2.2 Acquisitioning long-term crab statistical records

The crab population has been counted once a year in the early rainy season since 1997 by the park rangers. All carb holes are counted and the counted holes are marked with colored bamboo sticks to avoid duplication. This count is assumed that each hole is occupied by one crab.

2.3 Identifying significant vulnerable factors

Upon the in-depth interviews with nine park rangers who have worked at the Dun-Lumpun Non-Hunting Area for 11 to 19 years, six environmental factors were identified to have significant impacts on the crab population. They are 1) human intervention; 2) enemy population; 3) groundwater level; 4) groundwater quality; 5) soil characteristics; and 6) drought. Furthermore, each of the forest officers was asked to rank these six factors. Then, their given scores were averaged, rearranged, and normalized using the 10-based scale—ranging from 1 (the lowest) to 10 (the highest).

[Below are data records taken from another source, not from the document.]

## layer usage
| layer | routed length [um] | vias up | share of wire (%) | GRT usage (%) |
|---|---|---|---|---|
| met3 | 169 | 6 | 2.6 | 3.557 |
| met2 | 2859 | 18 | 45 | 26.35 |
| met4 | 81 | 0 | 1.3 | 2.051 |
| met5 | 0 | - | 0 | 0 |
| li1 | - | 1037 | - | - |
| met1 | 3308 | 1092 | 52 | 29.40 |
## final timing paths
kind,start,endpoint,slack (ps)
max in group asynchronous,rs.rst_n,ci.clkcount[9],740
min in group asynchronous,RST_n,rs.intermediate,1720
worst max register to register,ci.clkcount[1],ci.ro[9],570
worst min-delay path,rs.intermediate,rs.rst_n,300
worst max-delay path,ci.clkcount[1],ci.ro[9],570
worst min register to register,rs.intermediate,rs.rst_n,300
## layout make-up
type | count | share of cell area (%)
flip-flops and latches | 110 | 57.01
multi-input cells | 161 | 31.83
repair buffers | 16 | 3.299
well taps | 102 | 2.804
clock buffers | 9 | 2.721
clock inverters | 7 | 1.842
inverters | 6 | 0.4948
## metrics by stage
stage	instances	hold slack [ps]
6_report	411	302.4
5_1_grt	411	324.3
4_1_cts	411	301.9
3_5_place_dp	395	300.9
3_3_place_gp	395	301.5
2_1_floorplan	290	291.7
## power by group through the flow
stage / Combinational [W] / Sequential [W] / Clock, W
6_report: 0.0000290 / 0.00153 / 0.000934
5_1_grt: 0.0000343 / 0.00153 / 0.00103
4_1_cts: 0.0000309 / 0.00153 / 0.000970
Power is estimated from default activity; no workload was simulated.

2.4 Observations of physical characteristics of the crabs, their behaviors, and habitats

Physical characteristics were assessed from the crabs in the exhibition zone. The measurements and observations dealt with sex, size, weight, and the appearance of eggs on female pleon. In terms of their behavior and habitat, the observations were carried out through several means as described below:
Nighttime observations were conducted using an infrared video recorder (Power Bank Full HD 1920×1080 P model), which captured 5 randomly selected holes in the forest from 7:00 PM to 2:00 AM from 9 April to 24 October 2016.
Daytime observations of 34 crab hiding holes at three studied sites (see Fig. 1) in the forest were conducted once a month from 9 April to 24 October 2016 to determine the hole-closure period, seasonal survival rate, and the dimension of the food-scavenging zone. The longest diameter of the hole and the scavenging zone, the area with less leaf litter (Fig. 2), were measured. The dynamic status of the holes was classified into ‘activated’, ‘abandoned’, and ‘closured’. The active hole was suggested from clean holes with fresh-wet soil balls nearby. The abandoned hole refers to an unoccupied status, probably because that crab is dead already or moved to anywhere else. This hole looks like pretty dirty holes without any fresh-wet soil balls, except a spider net inside the hole. The closured hole is identified as a shallow hole sealed with soil.
Fig. 2 Hole configuration and scavenging zone
Day-to-Night observations of crab behaviors in the exhibition zone were done once a month from 9 April to 24 October 2016 using an infrared video recorder (All-In-One HD IP camera). The exhibition zone is designed for the crabs with imitating natural habitats. It is a 1.0×1.5 m2 acrylic box, containing clay, plastic grass, natural rocks, and groundwater from the well outside the forest. Once every 15 minutes, the number of active crabs was counted for five minutes to study physical responses of the crabs to diurnal change. The crabs’ responses to human (such as tourists) intervention were also remarked from the video recorder.
A field survey was conducted on two transect lines (Fig. 1) with distances of 520.93 m for line A and 418.18 m for line B. Along with the survey, the number of holes (activated, abandoned, and closured) ± 1 meter from the lines were count, and photos of the hole environment were taken to determine proportions of the areas preferably inhabited by the crabs. This survey was done in the daytime on 14−15 August 2016. The results were also used to justify crab population density.
Interviews with the park rangers regarding crab spatial distribution started after the completion of the regular annual crab population survey in August 2016. All park rangers were asked to indicate densely crab populated areas on a grid map.
Measurements of the meteorological condition under the forest canopy were conducted from 9 April to 23 October 2016 using humidity, barometric pressure, temperature, and vapor pressure sensor (VP-4) with EM50 data logger from Decagon Devices, Inc. The sensor was installed at 1.60 m above the ground at Site 2. Furthermore, daily rainfall information was acquired from the Dun Lumpun Non-Hunting Area Rain gauge station, which has data available since January 2002.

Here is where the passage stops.